元朝還首次實現了對西藏的行政管轄與駐軍,使得西藏從之前的藩屬關係轉變為領土主權關係。在雲南則設立行省,推行屯田制度,並大規模遷入回回、蒙古、漢族移民,這不僅在政治上消滅了大理國的獨立性,更在人口結構上實現了跨族群的雜居,使得雲南完全成為了中國的一部分。
總之,通過這些新的制度安排與基礎建設,元朝不僅在政治上統一了中國,也在文化上延續了中華文明,更給以漢文化為主體的中華文明注入了多元要素,延續並擴展了中華文明的內涵。因而,更符合歷史事實的說法應該是:崖山之後,中國終結了割據與封閉,迎來了一個更加廣博、深遠和包容,具有全球視野的『大中國』時代。蒙元對南宋的吞併,並沒有終結中華文明,反而恢復了『大一統』的中國和延續了中華文明。

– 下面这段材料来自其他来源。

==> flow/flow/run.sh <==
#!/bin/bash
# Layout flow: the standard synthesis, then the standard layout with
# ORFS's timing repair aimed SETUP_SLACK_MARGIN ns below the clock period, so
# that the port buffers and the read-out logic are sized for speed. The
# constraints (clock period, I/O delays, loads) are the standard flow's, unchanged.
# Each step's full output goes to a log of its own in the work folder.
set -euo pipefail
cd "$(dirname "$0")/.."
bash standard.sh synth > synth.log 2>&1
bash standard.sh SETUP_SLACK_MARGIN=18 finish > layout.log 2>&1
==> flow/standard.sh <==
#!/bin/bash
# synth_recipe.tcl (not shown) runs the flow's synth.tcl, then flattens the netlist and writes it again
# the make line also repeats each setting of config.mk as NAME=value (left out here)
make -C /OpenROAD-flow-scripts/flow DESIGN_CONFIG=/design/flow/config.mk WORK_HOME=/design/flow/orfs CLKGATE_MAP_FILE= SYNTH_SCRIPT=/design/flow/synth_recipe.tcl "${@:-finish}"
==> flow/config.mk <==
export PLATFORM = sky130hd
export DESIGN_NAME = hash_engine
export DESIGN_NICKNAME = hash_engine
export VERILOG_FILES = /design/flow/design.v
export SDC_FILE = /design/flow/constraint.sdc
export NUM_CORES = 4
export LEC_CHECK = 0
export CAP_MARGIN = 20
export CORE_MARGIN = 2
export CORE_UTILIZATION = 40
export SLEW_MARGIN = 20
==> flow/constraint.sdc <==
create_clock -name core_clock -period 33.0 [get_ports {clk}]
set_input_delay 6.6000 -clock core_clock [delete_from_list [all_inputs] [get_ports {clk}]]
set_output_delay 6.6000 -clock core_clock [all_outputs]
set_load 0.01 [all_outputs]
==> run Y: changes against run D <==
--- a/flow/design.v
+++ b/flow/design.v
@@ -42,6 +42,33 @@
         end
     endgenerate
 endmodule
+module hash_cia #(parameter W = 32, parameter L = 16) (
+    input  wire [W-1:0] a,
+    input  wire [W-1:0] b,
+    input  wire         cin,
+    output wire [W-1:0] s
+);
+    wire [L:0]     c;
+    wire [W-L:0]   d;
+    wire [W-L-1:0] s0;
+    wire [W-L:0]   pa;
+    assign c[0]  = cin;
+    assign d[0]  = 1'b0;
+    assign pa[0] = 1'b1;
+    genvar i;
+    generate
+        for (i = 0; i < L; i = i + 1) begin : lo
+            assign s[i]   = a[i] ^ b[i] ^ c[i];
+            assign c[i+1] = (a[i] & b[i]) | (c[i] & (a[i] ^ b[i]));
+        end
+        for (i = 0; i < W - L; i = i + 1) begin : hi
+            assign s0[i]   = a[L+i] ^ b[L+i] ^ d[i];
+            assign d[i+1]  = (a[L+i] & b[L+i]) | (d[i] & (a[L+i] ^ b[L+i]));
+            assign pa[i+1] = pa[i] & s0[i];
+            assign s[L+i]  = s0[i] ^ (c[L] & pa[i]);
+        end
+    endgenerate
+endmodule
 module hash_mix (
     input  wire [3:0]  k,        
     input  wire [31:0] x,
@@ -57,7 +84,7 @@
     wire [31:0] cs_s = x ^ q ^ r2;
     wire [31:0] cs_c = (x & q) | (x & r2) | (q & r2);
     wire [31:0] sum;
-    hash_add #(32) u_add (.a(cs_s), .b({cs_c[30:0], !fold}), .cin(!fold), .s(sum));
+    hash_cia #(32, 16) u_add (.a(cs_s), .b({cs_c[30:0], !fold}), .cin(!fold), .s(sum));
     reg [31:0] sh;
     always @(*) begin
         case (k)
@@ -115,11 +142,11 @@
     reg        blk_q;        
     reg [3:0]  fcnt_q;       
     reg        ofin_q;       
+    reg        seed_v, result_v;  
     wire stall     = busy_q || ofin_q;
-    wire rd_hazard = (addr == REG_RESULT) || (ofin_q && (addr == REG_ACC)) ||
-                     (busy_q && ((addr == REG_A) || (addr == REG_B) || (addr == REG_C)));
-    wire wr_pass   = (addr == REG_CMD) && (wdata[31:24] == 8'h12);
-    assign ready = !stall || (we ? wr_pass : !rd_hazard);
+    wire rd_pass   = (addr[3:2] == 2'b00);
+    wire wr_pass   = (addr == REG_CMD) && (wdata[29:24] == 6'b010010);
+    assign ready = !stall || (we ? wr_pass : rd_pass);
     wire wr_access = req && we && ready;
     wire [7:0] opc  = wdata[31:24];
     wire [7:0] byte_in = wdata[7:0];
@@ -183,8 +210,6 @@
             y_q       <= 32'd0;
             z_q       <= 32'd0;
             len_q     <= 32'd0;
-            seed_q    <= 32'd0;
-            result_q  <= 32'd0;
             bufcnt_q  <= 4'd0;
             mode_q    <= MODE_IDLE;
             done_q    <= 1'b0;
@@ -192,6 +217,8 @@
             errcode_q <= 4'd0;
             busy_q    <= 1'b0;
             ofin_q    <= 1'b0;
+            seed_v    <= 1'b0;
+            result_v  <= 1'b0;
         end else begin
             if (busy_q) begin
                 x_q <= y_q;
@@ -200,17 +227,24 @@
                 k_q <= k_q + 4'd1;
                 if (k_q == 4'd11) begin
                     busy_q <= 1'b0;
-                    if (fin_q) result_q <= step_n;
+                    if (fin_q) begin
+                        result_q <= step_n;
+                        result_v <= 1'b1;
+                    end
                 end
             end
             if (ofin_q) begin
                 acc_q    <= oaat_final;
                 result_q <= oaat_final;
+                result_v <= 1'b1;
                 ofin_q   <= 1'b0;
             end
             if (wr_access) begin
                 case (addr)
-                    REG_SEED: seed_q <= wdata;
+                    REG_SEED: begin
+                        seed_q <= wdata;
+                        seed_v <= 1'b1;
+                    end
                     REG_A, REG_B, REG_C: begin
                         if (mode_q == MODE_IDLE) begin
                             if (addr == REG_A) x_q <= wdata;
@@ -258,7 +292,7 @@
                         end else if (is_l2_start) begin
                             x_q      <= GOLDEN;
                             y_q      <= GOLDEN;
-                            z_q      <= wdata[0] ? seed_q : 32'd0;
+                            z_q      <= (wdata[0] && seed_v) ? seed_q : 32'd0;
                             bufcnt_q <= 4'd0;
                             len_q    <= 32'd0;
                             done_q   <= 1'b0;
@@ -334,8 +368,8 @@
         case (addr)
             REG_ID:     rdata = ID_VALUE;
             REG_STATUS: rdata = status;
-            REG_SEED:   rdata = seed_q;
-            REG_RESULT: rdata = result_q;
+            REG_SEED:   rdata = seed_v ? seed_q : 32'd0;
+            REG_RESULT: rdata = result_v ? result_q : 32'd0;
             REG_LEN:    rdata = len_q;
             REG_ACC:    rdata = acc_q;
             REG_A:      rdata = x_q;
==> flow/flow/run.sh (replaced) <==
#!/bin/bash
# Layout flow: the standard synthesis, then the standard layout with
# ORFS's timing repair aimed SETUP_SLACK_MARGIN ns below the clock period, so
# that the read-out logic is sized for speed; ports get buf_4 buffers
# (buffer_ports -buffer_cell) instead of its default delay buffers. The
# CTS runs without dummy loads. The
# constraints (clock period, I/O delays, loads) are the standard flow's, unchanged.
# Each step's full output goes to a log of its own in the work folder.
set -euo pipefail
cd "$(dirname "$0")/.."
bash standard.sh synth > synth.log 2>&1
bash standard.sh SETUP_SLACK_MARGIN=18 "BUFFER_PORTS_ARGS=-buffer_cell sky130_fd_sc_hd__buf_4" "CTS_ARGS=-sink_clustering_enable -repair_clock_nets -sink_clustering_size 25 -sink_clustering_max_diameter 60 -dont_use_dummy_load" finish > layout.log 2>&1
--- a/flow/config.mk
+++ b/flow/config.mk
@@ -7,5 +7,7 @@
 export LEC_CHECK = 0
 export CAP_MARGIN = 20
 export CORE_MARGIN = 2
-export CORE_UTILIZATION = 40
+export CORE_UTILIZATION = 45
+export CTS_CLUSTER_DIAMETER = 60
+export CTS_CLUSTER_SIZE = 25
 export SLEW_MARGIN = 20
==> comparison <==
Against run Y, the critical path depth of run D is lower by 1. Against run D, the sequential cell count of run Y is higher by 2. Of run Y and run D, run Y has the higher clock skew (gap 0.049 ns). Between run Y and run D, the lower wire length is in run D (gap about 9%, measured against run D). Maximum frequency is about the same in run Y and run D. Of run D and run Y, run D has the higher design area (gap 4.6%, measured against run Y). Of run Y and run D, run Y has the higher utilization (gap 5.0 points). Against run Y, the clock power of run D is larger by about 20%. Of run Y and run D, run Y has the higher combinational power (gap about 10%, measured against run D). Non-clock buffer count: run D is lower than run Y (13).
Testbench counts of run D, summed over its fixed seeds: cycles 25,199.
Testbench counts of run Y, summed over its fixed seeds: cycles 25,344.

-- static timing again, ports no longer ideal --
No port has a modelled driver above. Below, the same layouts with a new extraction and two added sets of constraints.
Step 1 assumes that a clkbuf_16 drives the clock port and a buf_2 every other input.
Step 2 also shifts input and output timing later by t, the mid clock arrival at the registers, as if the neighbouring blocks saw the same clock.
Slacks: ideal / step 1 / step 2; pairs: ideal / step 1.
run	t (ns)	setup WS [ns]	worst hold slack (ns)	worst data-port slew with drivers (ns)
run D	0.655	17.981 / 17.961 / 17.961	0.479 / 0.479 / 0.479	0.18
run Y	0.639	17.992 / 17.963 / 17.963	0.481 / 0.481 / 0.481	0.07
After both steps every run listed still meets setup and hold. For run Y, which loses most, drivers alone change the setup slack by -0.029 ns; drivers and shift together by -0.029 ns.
From an optimization exercise on the open Yosys and OpenROAD flow, aimed at small area; shortcuts taken in it are not production practice.
Function was checked by simulation only, so behaviour that the tests miss may differ from the original.
Power figures rest on the tool's default switching activity, not on a simulated workload.

===== flow/run.sh =====
#!/bin/bash
# Own layout flow: the standard layout (standard.sh: ORFS synthesis unchanged,
# then floorplan to finish) with two layout options changed:
#  - ports are buffered with the small sky130_fd_sc_hd__buf_1 instead of the
#    buffer that buffer_ports picks by itself (still one buffer on every input
#    and output port);
#  - clock tree synthesis builds the tree from sky130_fd_sc_hd__clkbuf_8 and
#    inserts no dummy loads.
# Every tool's output goes to the ORFS logs under orfs/logs and, for the make
# run as a whole, to standard.log in this folder.
set -euo pipefail
export BUFFER_PORTS_ARGS="-buffer_cell sky130_fd_sc_hd__buf_1"
export CTS_ARGS="-sink_clustering_enable -repair_clock_nets -dont_use_dummy_load -buf_list sky130_fd_sc_hd__clkbuf_8"
bash standard.sh > standard.log 2>&1

===== config.mk =====
export PLATFORM = sky130hd
export DESIGN_NAME = oscq
export DESIGN_NICKNAME = oscq
export VERILOG_FILES = /design/flow/design.v
export SDC_FILE = /design/flow/constraint.sdc
export NUM_CORES = 4
export LEC_CHECK = 0
export CAP_MARGIN = 20
export CORE_MARGIN = 2
export CORE_UTILIZATION = 40
export SLEW_MARGIN = 20
export SYNTH_HIERARCHICAL = 1
export SYNTH_MEMORY_MAX_BITS = 16384

===== design.v =====
module oscq_sine (
    input  wire        q0,
    input  wire [7:0]  i,
    output wire [12:0] val
);
    wire [8:0] k = q0 ? (9'd256 - {1'b0, i}) : {1'b0, i};
    wire [5:0] h = k[8:3];
    wire [2:0] l = k[2:0];
    wire [12:0] a;
    wire [4:0] b;
    wire [1:0] r;
    oscq_sine_ab u_ab (.h(h), .a(a), .b(b));
    oscq_sine_r  u_r  (.k(k), .r(r));
    wire [4:0] pp [0:2];
    assign pp[0] = b & {5{l[0]}};
    assign pp[1] = b & {5{l[1]}};
    assign pp[2] = b & {5{l[2]}};
    wire w1;
    wire w2;
    oscq_fa u_w1 (.a(a[0]), .b(r[0]), .c(pp[0][0]), .s(w1), .co(w2));
    wire w3;
    wire w4;
    oscq_fa u_w3 (.a(a[1]), .b(r[1]), .c(pp[0][1]), .s(w3), .co(w4));
    wire w5;
    wire w6;
    oscq_fa u_w5 (.a(a[2]), .b(pp[0][2]), .c(pp[1][1]), .s(w5), .co(w6));
    wire w7;
    wire w8;
    oscq_fa u_w7 (.a(a[3]), .b(pp[0][3]), .c(pp[1][2]), .s(w7), .co(w8));
    wire w9;
    wire w10;
    oscq_fa u_w9 (.a(a[4]), .b(pp[0][4]), .c(pp[1][3]), .s(w9), .co(w10));
    wire w11;
    wire w12;
    oscq_fa u_w11 (.a(a[5]), .b(pp[1][4]), .c(pp[2][3]), .s(w11), .co(w12));
    wire w13;
    wire w14;
    oscq_fa u_w13 (.a(w2), .b(w3), .c(pp[1][0]), .s(w13), .co(w14));
    wire w15;
    wire w16;
    oscq_fa u_w15 (.a(w4), .b(w5), .c(pp[2][0]), .s(w15), .co(w16));
    wire w17;
    wire w18;
    oscq_fa u_w17 (.a(w6), .b(w7), .c(pp[2][1]), .s(w17), .co(w18));
    wire w19;
    wire w20;
    oscq_fa u_w19 (.a(w8), .b(w9), .c(pp[2][2]), .s(w19), .co(w20));
    wire w21;
    wire w22;
    oscq_fa u_w21 (.a(w12), .b(a[6]), .c(pp[2][4]), .s(w21), .co(w22));
    wire w23;
    wire w24;
    oscq_fa u_w23 (.a(w20), .b(w10), .c(w11), .s(w23), .co(w24));
    wire w25;
    wire w26;
    oscq_ha u_w25 (.a(w14), .b(w15), .s(w25), .co(w26));
    wire w27;
    wire w28;
    oscq_fa u_w27 (.a(w16), .b(w17), .c(w26), .s(w27), .co(w28));
    wire w29;
    wire w30;
    oscq_fa u_w29 (.a(w18), .b(w19), .c(w28), .s(w29), .co(w30));
    wire w31;
    wire w32;
    oscq_ha u_w31 (.a(w23), .b(w30), .s(w31), .co(w32));
    wire w33;
    wire w34;
    oscq_fa u_w33 (.a(w24), .b(w21), .c(w32), .s(w33), .co(w34));
    wire w35;
    wire w36;
    oscq_fa u_w35 (.a(w22), .b(a[7]), .c(w34), .s(w35), .co(w36));
    wire w37;
    wire w38;
    oscq_ha u_w37 (.a(a[8]), .b(w36), .s(w37), .co(w38));
    wire w39;
    wire w40;
    oscq_ha u_w39 (.a(a[9]), .b(w38), .s(w39), .co(w40));
    wire w41;
    wire w42;
    oscq_ha u_w41 (.a(a[10]), .b(w40), .s(w41), .co(w42));
    wire w43;
    wire w44;
    oscq_ha u_w43 (.a(a[11]), .b(w42), .s(w43), .co(w44));
    wire w45;
    wire w46;
    oscq_ha u_w45 (.a(a[12]), .b(w44), .s(w45), .co(w46));
    assign val = {w45, w43, w41, w39, w37, w35, w33, w31, w29, w27, w25, w13, w1};
endmodule
module oscq_sine_ab (input wire [5:0] h, output reg [12:0] a, output reg [4:0] b);
    always @(*) begin
        case (h)
            6'd0: begin a = 13'd0; b = 5'd25; end
            6'd1: begin a = 13'd201; b = 5'd25; end
            6'd2: begin a = 13'd401; b = 5'd25; end
            6'd3: begin a = 13'd599; b = 5'd25; end
            6'd4: begin a = 13'd799; b = 5'd24; end
            6'd5: begin a = 13'd995; b = 5'd24; end
            6'd6: begin a = 13'd1188; b = 5'd24; end
            6'd7: begin a = 13'd1376; b = 5'd24; end
            6'd8: begin a = 13'd1567; b = 5'd23; end
            6'd9: begin a = 13'd1751; b = 5'd22; end
            6'd10: begin a = 13'd1930; b = 5'd22; end
            6'd11: begin a = 13'd2105; b = 5'd21; end
            6'd12: begin a = 13'd2272; b = 5'd21; end
            6'd13: begin a = 13'd2439; b = 5'd20; end
            6'd14: begin a = 13'd2598; b = 5'd19; end
            6'd15: begin a = 13'd2750; b = 5'd18; end
            6'd16: begin a = 13'd2896; b = 5'd17; end
            6'd17: begin a = 13'd3031; b = 5'd17; end
            6'd18: begin a = 13'd3166; b = 5'd15; end
            6'd19: begin a = 13'd3290; b = 5'd14; end
            6'd20: begin a = 13'd3402; b = 5'd14; end
            6'd21: begin a = 13'd3513; b = 5'd12; end
            6'd22: begin a = 13'd3612; b = 5'd11; end
            6'd23: begin a = 13'd3702; b = 5'd10; end
            6'd24: begin a = 13'd3784; b = 5'd9; end
            6'd25: begin a = 13'd3856; b = 5'd8; end
            6'd26: begin a = 13'd3918; b = 5'd7; end
            6'd27: begin a = 13'd3970; b = 5'd6; end
            6'd28: begin a = 13'd4017; b = 5'd4; end
            6'd29: begin a = 13'd4051; b = 5'd3; end
            6'd30: begin a = 13'd4075; b = 5'd2; end
            6'd31: begin a = 13'd4088; b = 5'd1; end
            6'd32: begin a = 13'd4096; b = 5'd0; end
            default: begin a = 13'd0; b = 5'd0; end
        endcase
    end
endmodule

這樣的假設更符合邏輯。若無元朝強行統一中國,當時的金、宋、西夏、大理四個互不隸屬的政權再持續兩百年,地緣政治屏障大概率會固化為國家邊界,中國將徹底失去大一統的政治與心理共識。各地區將基於方言、習俗,發展出獨立的『民族國家』。而『中國』一詞將成為純粹地理名詞,而非政治實體。若是這樣,一是避免了蒙古人的大肆屠殺,二更有可能產生創新活力,避免陷入停滯。